Like most people I’m sure, when a movie comes out that I want to see, I read a lot of reviews first before I go see it. And when the reviews are bad, it’s frustrating. Not because I think the movie might really be bad, but because I feel like the critic is talking down to me because I wanted to see it in the first place. You’re not smarter than me or better than me just because I like a movie that you don’t, and that goes for everybody. Everyone is entitled to their own opinion of course, I’m not calling anyone an asshole just because they disagree with me, it’s the elitist attitude that I find annoying.

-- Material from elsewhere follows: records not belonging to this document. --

Background: an optimization exercise with open tools, aiming at small area, a short achievable clock period and few clock cycles per item. Do not read the settings as production practice. The RTL was checked by simulation tests, not by an equivalence proof against the original design.

==> design.v <==
module fc_add #(parameter W = 16) (
    input  wire [W-1:0] a,
    input  wire [W-1:0] b,
    input  wire         ci,
    output wire [W-1:0] s
);
    function integer levels(input integer n);    
        integer v;
        begin
            levels = 0;
            for (v = 1; v < n; v = v * 2)
                levels = levels + 1;
        end
    endfunction
    localparam L = levels(W + 1);
    wire [W:0] g0 = {a & b, ci};
    wire [W:0] p0 = {a ^ b, 1'b0};
    reg  [W:0] g, p;
    integer i, k;
    always @* begin
        g = g0;
        p = p0;
        for (k = 0; k < L; k = k + 1)
            for (i = W; i >= 0; i = i - 1)
                if ((i >> k) & 1) begin
                    g[i] = g[i] | (p[i] & g[((i >> k) << k) - 1]);
                    p[i] = p[i] & p[((i >> k) << k) - 1];
                end
    end
    assign s = p0[W:1] ^ g[W-1:0];
endmodule
module fc_pop6 (
    input  wire [5:0] x,
    output wire [2:0] n
);
    wire s0 = x[0] ^ x[1] ^ x[2];
    wire c0 = (x[0] & x[1]) | (x[0] & x[2]) | (x[1] & x[2]);
    wire s1 = x[3] ^ x[4] ^ x[5];
    wire c1 = (x[3] & x[4]) | (x[3] & x[5]) | (x[4] & x[5]);
    assign n[0] = s0 ^ s1;
    wire c2 = s0 & s1;
    assign n[1] = c0 ^ c1 ^ c2;
    assign n[2] = (c0 & c1) | (c0 & c2) | (c1 & c2);
endmodule
module fc_csa #(parameter W = 16) (
    input  wire [W-1:0] x,
    input  wire [W-1:0] y,
    input  wire [W-1:0] z,
    output wire [W-1:0] s,
    output wire [W-1:0] c
);
    assign s = x ^ y ^ z;
    assign c = {(x[W-2:0] & y[W-2:0]) | (x[W-2:0] & z[W-2:0]) | (y[W-2:0] & z[W-2:0]), 1'b0};
endmodule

That being said, when I read negative reviews of “Kick-Ass”, I was frustrated but I wasn’t surprised. A comic book, action movie with lowbrow humor, based on a comic by the often hated on Mark Millar. It already had several strikes against it. But I’ve never read the comic and I don’t really have any strong opinions about Mark Millar. I love comic book movies and I like action movies, so I thought it looked great. And I wasn’t disappointed.

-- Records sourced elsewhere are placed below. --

This design comes from an exercise in tuning for small area, a short achievable clock period and few clock cycles per item on the open sky130 flow, not from production work.
RTL that was checked went through simulation tests only; none was proved equivalent to the original.
The flow treats the clock pin as an ideal source. Dropping or thinning the clock tree relies on that and would not hold on a real chip.
Power is estimated from default activity; no workload was simulated.

rev 12:
==> module xt1_c1_enc, before the edit <==
module xt1_c1_enc (
  input  wire       clk,
  input  wire       rst,         
  input  wire       in_valid,
  output wire       in_ready,
  input  wire [7:0] in_data,     
  output reg        out_valid,
  output reg  [7:0] out_data     
);
  reg  [4:0] phase;              
  reg  [9:0] cnt;                
  reg        rdy;                
  reg        clr_rev;            
  reg        sh_rev;             
  reg        oact;               
  reg  [1:0] orev;               
  assign in_ready = rdy;
  wire acc    = in_valid && rdy;
  wire ph_end = (phase == 5'd31);
  wire last   = ph_end && (cnt[9:5] == 5'd31);
  always @(posedge clk) begin
    if (rst) begin
      phase   <= 5'd0;
      cnt     <= 10'd0;
      rdy     <= 1'b1;
      clr_rev <= 1'b1;
      sh_rev  <= 1'b0;
      oact    <= 1'b0;
      orev    <= 2'd0;
    end else begin
      phase <= phase + 5'd1;
      if (acc) begin
        cnt <= cnt + 10'd1;
        rdy <= !last;
      end else begin
        rdy <= (phase + 5'd1 == cnt[4:0]) && (!oact || (orev == 2'd3 && ph_end));
      end
      if (ph_end) begin
        clr_rev <= oact && (orev == 2'd3);
        sh_rev  <= acc && (cnt[9:5] != 5'd31);
      end
      if (acc && last) begin
        oact <= 1'b1;
        orev <= 2'd0;
      end else if (oact && ph_end) begin
        orev <= orev + 2'd1;
        if (orev == 2'd3)
          oact <= 1'b0;
      end
    end
  end
  wire [7:0] gd = acc ? in_data : 8'd0;
  reg  [255:0] x0, x1, x2, x3;
  function [7:0] rot;
    input [7:0] s0, b1, b2;
    input integer d;
    reg [23:0] w;
    begin
      w   = {s0, b1, b2};
      rot = w[16 - d +: 8];
    end
  endfunction
  reg [7:0] p1_1, p1_2, p1_3, p2_3;
  always @(posedge clk) begin
    p1_1 <= x1[7:0];
    p1_2 <= x2[7:0];
    p1_3 <= x3[7:0];
    p2_3 <= p1_3;
  end
  wire ph0  = (phase == 5'd0);
  wire ph01 = (phase[4:1] == 4'd0);
  wire [7:0] b1_1 = ph0  ? x1[255:248] : p1_1;
  wire [7:0] b1_2 = ph0  ? x2[255:248] : p1_2;
  wire [7:0] b1_3 = ph0  ? x3[255:248] : p1_3;
  wire [7:0] b2_3 = ph01 ? x3[247:240] : p2_3;
  wire [7:0] w0 = clr_rev ? 8'd0 : x0[7:0];
  wire [7:0] w1 = clr_rev ? 8'd0 : sh_rev ? rot(x1[7:0], b1_1, 8'd0, 2)  : x1[7:0];
  wire [7:0] w2 = clr_rev ? 8'd0 : sh_rev ? rot(x2[7:0], b1_2, 8'd0, 6)  : x2[7:0];
  wire [7:0] w3 = clr_rev ? 8'd0 : sh_rev ? rot(x3[7:0], b1_3, b2_3, 14) : x3[7:0];
  always @(posedge clk) begin
    x0 <= {w0 ^ gd, x0[255:8]};
    x1 <= {w1 ^ gd, x1[255:8]};
    x2 <= {w2 ^ gd, x2[255:8]};
    x3 <= {w3 ^ gd, x3[255:8]};
  end
  reg [8:0] pp;                  
  reg [7:0] l0, l1, l3;
  integer   b;
  always @* begin
    for (b = 0; b < 9; b = b + 1)
      pp[b] = x0[b] ^ x1[(b + 63) % 256] ^ x2[(b + 189) % 256] ^ x3[(b + 185) % 256];
    for (b = 0; b < 8; b = b + 1) begin
      l0[b] = x0[b];
      l1[b] = x1[(b + 63) % 256];
      l3[b] = x3[(b + 185) % 256];
    end
  end
  always @(posedge clk) begin
    if (rst)
      out_valid <= 1'b0;
    else
      out_valid <= oact;
    case (orev)
      2'd0: out_data <= pp[7:0];
      2'd1: out_data <= l0 ^ pp[8:1];
      2'd2: out_data <= l0 ^ l1 ^ pp[8:1];
      default: out_data <= l3 ^ pp[8:1];
    endcase
  end
endmodule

“Kick-Ass” asks the question, what would happen if people put on costumes and tried to become superheroes in the real world? Maybe it isn’t the first movie or comic to ask and answer that question, but it definitely puts a new spin on the idea. Dave Lizewski is an average high school student, and a comic book nerd. He decides that the motivation for a masked crime fighter doesn’t have to be a tragedy or a thirst for justice, it just has to be someone who is naïve enough to give it a try. And so he puts on a costume and takes to the streets, and during his first encounter with a pair of criminals, he’s promptly stabbed and hit by a car. The movie’s approach to violence is one of the things that I think makes it feel real, there are consequences. The other heroes that Kick-Ass meets aren’t shy about using guns, and they don’t hesitate to kill. The violence is excessive, at least compared to your average superhero movie, but it never feels gratuitous, because it has a sense of realism with it.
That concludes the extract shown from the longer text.